▶ **MATERIAL FOR THE TASK**:
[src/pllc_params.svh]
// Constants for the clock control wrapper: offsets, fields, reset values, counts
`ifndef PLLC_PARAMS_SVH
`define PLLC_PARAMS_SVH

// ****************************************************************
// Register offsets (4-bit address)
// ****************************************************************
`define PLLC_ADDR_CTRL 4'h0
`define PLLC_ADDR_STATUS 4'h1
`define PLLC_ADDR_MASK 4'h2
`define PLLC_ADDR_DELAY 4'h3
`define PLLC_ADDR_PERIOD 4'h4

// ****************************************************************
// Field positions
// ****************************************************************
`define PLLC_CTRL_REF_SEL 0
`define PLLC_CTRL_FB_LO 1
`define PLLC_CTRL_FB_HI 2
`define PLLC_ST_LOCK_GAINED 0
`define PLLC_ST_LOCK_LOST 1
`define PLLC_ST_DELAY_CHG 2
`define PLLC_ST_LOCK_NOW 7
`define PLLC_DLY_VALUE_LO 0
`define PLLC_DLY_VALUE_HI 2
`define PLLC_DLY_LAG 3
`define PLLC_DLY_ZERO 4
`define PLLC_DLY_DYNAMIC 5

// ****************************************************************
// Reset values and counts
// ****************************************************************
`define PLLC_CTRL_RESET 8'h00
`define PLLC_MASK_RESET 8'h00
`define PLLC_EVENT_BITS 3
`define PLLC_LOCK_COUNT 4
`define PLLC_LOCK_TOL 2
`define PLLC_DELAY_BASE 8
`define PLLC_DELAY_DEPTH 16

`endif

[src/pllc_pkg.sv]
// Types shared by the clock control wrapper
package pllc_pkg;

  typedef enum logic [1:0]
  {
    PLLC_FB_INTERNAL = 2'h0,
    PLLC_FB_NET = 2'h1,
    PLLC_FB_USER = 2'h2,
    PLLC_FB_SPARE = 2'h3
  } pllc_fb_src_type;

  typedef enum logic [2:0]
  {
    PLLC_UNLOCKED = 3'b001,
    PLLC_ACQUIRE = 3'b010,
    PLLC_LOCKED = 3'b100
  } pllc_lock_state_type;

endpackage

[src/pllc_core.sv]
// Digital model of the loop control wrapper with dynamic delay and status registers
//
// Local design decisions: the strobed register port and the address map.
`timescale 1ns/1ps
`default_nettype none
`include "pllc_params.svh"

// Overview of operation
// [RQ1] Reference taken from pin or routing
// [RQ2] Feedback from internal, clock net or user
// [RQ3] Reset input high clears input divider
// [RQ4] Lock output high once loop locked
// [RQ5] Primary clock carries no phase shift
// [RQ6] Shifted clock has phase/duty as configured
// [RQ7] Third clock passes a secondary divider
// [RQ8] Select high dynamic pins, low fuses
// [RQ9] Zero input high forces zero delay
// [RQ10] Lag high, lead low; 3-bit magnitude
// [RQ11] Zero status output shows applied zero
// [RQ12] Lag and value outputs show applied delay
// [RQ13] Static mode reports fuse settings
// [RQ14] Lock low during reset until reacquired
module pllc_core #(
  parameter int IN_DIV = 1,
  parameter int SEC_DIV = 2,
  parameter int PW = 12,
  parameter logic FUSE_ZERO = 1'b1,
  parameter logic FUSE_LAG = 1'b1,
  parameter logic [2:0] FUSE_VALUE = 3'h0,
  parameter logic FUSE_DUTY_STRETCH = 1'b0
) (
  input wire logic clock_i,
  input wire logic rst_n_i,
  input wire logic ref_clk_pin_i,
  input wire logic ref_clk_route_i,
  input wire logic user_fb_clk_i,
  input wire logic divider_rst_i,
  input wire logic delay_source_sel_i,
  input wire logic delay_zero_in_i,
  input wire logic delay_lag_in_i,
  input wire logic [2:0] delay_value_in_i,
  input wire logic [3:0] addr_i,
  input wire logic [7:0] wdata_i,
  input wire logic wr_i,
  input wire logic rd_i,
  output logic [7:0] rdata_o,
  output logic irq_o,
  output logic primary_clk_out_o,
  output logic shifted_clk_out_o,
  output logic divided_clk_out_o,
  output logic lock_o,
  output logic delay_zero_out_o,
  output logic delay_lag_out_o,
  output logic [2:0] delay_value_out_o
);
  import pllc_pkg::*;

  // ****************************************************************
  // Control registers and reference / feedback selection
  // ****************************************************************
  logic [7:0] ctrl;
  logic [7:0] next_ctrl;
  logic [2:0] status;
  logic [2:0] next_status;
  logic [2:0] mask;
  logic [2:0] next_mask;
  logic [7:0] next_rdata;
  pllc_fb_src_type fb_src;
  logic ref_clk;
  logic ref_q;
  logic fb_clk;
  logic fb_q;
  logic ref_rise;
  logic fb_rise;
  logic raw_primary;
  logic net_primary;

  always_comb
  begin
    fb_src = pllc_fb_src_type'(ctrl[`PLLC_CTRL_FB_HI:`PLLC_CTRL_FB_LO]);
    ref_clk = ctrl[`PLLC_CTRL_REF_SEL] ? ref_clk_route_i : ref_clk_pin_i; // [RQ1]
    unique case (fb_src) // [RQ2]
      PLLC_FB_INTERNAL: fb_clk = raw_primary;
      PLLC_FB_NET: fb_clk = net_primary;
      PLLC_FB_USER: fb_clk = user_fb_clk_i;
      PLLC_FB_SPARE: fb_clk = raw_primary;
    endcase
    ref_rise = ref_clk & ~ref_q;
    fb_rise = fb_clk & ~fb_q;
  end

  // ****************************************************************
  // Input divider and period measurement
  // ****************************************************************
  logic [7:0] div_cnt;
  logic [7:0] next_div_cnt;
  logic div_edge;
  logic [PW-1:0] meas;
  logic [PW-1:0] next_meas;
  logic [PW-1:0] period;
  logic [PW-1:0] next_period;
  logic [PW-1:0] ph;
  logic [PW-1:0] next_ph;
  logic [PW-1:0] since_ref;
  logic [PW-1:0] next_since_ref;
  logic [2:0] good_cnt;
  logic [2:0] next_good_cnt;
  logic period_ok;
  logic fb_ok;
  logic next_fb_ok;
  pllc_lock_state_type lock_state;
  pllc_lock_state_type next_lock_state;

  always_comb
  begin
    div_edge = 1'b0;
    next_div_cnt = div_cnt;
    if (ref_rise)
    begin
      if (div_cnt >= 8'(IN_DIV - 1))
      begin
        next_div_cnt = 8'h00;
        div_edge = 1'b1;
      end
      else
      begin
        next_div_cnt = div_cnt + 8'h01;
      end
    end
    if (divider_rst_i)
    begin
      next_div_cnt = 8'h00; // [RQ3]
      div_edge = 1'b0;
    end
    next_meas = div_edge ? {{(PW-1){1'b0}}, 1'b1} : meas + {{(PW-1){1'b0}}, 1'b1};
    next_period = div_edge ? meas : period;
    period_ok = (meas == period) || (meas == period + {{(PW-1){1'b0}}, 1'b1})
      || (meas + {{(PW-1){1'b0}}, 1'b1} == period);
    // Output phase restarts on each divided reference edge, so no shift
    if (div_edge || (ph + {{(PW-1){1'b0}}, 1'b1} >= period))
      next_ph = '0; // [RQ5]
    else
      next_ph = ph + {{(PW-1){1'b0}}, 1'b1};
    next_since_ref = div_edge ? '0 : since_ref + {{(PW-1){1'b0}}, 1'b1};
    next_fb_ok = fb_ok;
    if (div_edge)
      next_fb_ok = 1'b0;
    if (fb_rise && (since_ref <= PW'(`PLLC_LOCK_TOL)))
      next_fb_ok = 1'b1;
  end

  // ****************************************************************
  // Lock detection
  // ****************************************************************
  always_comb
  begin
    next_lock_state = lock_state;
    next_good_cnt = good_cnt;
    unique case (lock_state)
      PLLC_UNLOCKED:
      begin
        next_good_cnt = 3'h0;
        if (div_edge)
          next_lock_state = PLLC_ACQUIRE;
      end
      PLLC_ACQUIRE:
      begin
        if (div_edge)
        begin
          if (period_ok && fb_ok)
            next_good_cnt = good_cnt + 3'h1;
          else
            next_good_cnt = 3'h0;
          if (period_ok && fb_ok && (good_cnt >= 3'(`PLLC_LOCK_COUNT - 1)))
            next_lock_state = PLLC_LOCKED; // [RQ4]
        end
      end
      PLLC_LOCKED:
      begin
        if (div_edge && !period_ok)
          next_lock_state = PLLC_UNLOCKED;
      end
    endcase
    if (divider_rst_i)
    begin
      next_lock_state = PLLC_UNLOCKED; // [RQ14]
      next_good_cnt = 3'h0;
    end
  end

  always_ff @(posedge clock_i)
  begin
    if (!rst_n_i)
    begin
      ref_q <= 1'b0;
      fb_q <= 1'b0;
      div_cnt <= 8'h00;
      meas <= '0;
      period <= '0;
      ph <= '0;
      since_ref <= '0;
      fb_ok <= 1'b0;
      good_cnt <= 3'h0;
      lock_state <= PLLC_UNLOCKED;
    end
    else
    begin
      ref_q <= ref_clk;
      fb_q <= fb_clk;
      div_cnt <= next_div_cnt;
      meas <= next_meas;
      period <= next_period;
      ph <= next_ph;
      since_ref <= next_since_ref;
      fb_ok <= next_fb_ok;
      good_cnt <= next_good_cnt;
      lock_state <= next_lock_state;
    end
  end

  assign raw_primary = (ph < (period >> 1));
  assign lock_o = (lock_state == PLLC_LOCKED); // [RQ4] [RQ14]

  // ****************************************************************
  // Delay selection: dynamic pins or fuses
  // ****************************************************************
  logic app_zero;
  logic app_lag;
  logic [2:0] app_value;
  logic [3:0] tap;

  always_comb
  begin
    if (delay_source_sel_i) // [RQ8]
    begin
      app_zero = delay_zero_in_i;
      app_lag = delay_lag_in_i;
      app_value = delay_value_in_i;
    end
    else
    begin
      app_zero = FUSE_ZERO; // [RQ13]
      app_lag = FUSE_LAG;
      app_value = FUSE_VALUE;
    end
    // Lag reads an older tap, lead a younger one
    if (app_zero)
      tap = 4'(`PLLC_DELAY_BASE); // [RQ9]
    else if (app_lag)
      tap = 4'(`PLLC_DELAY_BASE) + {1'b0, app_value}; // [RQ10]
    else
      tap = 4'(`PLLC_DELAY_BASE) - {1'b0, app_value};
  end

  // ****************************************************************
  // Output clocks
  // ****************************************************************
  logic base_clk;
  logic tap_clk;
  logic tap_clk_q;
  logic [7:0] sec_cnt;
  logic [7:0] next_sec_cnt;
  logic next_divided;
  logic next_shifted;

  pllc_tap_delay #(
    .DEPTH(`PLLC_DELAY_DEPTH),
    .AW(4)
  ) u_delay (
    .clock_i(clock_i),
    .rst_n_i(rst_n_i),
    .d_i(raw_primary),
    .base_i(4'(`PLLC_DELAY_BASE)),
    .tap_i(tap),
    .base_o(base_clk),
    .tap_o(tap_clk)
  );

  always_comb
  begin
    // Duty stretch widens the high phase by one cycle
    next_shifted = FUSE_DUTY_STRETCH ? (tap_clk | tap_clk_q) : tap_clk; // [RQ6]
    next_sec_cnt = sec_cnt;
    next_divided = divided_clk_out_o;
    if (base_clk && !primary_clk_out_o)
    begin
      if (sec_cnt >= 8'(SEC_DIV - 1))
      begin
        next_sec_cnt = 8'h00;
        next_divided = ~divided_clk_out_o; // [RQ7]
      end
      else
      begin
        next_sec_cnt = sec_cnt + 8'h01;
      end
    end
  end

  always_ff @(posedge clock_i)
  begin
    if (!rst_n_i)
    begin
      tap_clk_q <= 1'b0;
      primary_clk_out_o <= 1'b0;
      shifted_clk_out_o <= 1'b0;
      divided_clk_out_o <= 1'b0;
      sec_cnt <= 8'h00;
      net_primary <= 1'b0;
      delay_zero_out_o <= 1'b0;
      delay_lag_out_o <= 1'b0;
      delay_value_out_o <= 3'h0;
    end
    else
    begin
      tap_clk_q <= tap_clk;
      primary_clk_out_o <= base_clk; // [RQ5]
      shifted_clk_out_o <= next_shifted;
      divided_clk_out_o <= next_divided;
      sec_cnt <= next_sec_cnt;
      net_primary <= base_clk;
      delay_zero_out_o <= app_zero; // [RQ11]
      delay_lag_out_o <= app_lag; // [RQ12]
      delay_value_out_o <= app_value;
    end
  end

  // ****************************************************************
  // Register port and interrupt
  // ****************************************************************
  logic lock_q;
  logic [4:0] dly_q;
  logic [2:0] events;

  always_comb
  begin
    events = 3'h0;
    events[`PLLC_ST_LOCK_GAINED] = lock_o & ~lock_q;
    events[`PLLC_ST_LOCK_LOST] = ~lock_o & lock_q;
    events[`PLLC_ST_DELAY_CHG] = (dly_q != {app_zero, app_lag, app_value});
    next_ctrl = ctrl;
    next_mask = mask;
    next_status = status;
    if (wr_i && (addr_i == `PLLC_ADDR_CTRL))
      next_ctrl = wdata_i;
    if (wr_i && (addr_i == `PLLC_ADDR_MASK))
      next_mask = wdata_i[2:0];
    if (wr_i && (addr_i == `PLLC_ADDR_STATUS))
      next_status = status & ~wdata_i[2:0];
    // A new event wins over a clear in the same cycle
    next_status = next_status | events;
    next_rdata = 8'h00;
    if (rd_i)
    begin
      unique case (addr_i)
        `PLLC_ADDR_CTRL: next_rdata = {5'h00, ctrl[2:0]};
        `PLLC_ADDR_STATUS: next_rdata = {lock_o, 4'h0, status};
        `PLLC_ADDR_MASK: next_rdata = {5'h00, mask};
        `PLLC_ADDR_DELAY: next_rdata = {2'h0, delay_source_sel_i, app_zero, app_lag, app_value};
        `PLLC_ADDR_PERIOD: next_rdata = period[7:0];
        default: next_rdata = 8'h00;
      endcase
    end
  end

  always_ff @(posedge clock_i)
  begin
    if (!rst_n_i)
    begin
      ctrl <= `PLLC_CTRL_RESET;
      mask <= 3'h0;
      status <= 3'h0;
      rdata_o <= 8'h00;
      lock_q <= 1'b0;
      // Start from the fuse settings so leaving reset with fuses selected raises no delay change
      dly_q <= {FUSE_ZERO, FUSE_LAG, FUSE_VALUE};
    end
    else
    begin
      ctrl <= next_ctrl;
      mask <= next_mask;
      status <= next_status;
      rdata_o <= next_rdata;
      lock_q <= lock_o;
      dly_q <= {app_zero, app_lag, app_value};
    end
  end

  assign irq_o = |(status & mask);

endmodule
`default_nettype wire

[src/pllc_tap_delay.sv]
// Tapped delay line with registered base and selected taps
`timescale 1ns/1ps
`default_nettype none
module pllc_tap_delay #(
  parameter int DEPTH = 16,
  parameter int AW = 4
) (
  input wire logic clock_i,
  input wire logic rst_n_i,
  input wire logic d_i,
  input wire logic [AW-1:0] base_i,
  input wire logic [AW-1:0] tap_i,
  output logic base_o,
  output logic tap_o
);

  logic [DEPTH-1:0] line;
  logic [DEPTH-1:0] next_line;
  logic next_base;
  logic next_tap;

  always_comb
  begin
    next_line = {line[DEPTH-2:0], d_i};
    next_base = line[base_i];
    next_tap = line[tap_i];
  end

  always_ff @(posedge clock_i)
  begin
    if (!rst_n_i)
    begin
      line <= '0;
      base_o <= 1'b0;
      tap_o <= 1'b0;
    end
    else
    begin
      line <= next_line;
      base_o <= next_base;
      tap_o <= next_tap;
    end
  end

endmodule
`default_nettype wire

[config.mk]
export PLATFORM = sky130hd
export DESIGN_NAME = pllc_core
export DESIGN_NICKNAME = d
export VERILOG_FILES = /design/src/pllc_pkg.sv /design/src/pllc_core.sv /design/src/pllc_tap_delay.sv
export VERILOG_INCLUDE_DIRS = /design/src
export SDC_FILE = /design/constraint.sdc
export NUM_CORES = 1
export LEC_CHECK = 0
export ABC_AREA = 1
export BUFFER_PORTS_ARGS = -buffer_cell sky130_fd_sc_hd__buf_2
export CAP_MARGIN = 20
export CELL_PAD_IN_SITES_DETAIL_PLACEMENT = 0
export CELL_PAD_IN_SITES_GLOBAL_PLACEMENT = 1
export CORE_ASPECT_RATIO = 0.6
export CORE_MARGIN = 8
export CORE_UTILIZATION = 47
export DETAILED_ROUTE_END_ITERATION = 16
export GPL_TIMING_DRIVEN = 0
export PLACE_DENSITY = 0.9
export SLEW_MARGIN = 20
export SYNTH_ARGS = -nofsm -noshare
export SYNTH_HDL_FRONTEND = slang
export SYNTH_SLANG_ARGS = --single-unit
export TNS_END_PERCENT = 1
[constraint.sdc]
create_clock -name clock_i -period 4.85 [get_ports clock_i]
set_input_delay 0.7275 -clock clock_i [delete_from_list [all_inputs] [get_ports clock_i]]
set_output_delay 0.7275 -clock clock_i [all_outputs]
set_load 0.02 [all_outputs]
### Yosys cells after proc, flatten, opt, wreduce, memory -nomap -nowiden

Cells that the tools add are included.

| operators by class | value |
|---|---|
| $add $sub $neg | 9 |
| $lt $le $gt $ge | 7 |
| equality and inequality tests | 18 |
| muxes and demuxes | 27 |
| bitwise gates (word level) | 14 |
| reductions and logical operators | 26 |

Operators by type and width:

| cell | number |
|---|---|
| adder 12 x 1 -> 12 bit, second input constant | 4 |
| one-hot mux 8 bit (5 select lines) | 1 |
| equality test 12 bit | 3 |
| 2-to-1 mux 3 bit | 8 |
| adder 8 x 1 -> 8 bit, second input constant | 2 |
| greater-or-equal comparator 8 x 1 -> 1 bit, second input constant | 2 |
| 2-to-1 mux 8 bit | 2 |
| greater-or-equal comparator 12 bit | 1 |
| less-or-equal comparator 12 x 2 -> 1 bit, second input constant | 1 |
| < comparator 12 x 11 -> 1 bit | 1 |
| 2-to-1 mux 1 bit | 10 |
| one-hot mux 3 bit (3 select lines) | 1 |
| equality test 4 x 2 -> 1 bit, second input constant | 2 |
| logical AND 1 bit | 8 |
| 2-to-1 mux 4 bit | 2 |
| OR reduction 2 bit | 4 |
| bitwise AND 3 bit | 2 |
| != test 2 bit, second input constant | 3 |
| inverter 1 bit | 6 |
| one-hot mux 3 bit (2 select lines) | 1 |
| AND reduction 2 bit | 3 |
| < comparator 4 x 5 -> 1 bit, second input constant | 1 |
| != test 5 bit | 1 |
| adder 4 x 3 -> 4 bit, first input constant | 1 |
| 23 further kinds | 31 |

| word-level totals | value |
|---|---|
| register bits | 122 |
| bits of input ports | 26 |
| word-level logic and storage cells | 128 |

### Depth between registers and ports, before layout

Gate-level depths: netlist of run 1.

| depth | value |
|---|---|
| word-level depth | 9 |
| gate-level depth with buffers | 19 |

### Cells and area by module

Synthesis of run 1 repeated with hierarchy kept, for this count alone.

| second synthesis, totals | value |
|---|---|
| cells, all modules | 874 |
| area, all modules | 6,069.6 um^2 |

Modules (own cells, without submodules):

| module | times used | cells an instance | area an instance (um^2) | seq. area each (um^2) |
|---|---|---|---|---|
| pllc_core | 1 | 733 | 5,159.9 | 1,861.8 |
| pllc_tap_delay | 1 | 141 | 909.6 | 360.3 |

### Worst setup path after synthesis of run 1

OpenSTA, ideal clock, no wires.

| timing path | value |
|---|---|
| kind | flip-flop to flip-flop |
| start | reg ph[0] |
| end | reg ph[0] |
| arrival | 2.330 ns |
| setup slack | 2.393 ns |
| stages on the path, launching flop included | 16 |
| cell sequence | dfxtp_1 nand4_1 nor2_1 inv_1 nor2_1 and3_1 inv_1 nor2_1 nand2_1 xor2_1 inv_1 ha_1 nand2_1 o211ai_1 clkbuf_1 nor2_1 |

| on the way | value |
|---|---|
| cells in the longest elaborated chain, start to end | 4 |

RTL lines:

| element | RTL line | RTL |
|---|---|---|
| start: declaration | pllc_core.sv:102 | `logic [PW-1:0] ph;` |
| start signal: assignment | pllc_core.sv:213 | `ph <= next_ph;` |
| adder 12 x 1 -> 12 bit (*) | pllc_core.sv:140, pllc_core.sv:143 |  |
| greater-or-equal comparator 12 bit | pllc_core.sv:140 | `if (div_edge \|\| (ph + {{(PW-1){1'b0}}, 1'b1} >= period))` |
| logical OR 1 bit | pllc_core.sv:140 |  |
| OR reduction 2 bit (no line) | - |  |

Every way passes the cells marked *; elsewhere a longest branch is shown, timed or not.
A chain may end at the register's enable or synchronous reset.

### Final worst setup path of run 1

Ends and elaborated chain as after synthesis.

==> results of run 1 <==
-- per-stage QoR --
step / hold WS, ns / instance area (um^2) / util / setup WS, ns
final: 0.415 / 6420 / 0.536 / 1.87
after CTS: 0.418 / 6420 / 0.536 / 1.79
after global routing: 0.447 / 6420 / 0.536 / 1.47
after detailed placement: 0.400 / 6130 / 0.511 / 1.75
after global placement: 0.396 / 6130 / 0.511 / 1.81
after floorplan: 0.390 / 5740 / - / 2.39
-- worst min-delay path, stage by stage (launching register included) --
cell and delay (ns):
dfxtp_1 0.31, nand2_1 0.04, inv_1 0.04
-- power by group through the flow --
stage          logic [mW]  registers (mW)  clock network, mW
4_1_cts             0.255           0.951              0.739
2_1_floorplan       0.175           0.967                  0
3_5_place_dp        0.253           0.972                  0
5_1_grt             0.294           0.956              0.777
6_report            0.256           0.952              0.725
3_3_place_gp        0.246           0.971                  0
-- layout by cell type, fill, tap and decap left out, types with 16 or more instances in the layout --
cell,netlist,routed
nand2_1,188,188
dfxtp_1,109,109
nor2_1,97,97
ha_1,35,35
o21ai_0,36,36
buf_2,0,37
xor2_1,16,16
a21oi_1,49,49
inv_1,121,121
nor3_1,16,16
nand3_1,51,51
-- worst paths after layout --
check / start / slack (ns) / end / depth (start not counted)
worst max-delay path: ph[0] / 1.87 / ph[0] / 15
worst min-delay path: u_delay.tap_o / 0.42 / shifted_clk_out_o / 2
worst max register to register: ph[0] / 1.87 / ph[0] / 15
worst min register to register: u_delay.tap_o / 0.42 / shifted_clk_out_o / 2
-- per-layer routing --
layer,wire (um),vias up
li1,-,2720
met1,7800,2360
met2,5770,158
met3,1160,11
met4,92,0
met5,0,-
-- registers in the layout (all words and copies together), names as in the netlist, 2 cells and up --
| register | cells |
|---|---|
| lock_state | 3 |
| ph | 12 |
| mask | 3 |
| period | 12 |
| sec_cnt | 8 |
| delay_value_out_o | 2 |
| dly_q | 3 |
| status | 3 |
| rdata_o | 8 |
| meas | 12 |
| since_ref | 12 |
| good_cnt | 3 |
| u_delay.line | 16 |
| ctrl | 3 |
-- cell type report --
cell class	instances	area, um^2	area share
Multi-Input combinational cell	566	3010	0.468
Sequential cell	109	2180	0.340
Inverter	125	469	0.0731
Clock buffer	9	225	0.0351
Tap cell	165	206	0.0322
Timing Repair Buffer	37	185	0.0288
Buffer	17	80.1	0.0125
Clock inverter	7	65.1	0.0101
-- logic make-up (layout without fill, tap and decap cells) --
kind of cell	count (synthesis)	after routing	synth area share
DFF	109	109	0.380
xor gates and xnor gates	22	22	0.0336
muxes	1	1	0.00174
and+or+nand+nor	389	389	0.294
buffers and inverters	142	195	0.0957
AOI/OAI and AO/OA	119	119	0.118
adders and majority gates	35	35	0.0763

▶ **YOUR OBJECTIVE**:
The answer is the run of lines above from the line containing "export PLATFORM = sky130hd" through the line containing "create_clock -name clock_i", copied exactly and alone.

▶ **EXERCISE RESPONSE**:
export PLATFORM = sky130hd
export DESIGN_NAME = pllc_core
export DESIGN_NICKNAME = d
export VERILOG_FILES = /design/src/pllc_pkg.sv /design/src/pllc_core.sv /design/src/pllc_tap_delay.sv
export VERILOG_INCLUDE_DIRS = /design/src
export SDC_FILE = /design/constraint.sdc
export NUM_CORES = 1
export LEC_CHECK = 0
export ABC_AREA = 1
export BUFFER_PORTS_ARGS = -buffer_cell sky130_fd_sc_hd__buf_2
export CAP_MARGIN = 20
export CELL_PAD_IN_SITES_DETAIL_PLACEMENT = 0
export CELL_PAD_IN_SITES_GLOBAL_PLACEMENT = 1
export CORE_ASPECT_RATIO = 0.6
export CORE_MARGIN = 8
export CORE_UTILIZATION = 47
export DETAILED_ROUTE_END_ITERATION = 16
export GPL_TIMING_DRIVEN = 0
export PLACE_DENSITY = 0.9
export SLEW_MARGIN = 20
export SYNTH_ARGS = -nofsm -noshare
export SYNTH_HDL_FRONTEND = slang
export SYNTH_SLANG_ARGS = --single-unit
export TNS_END_PERCENT = 1
[constraint.sdc]
create_clock -name clock_i -period 4.85 [get_ports clock_i]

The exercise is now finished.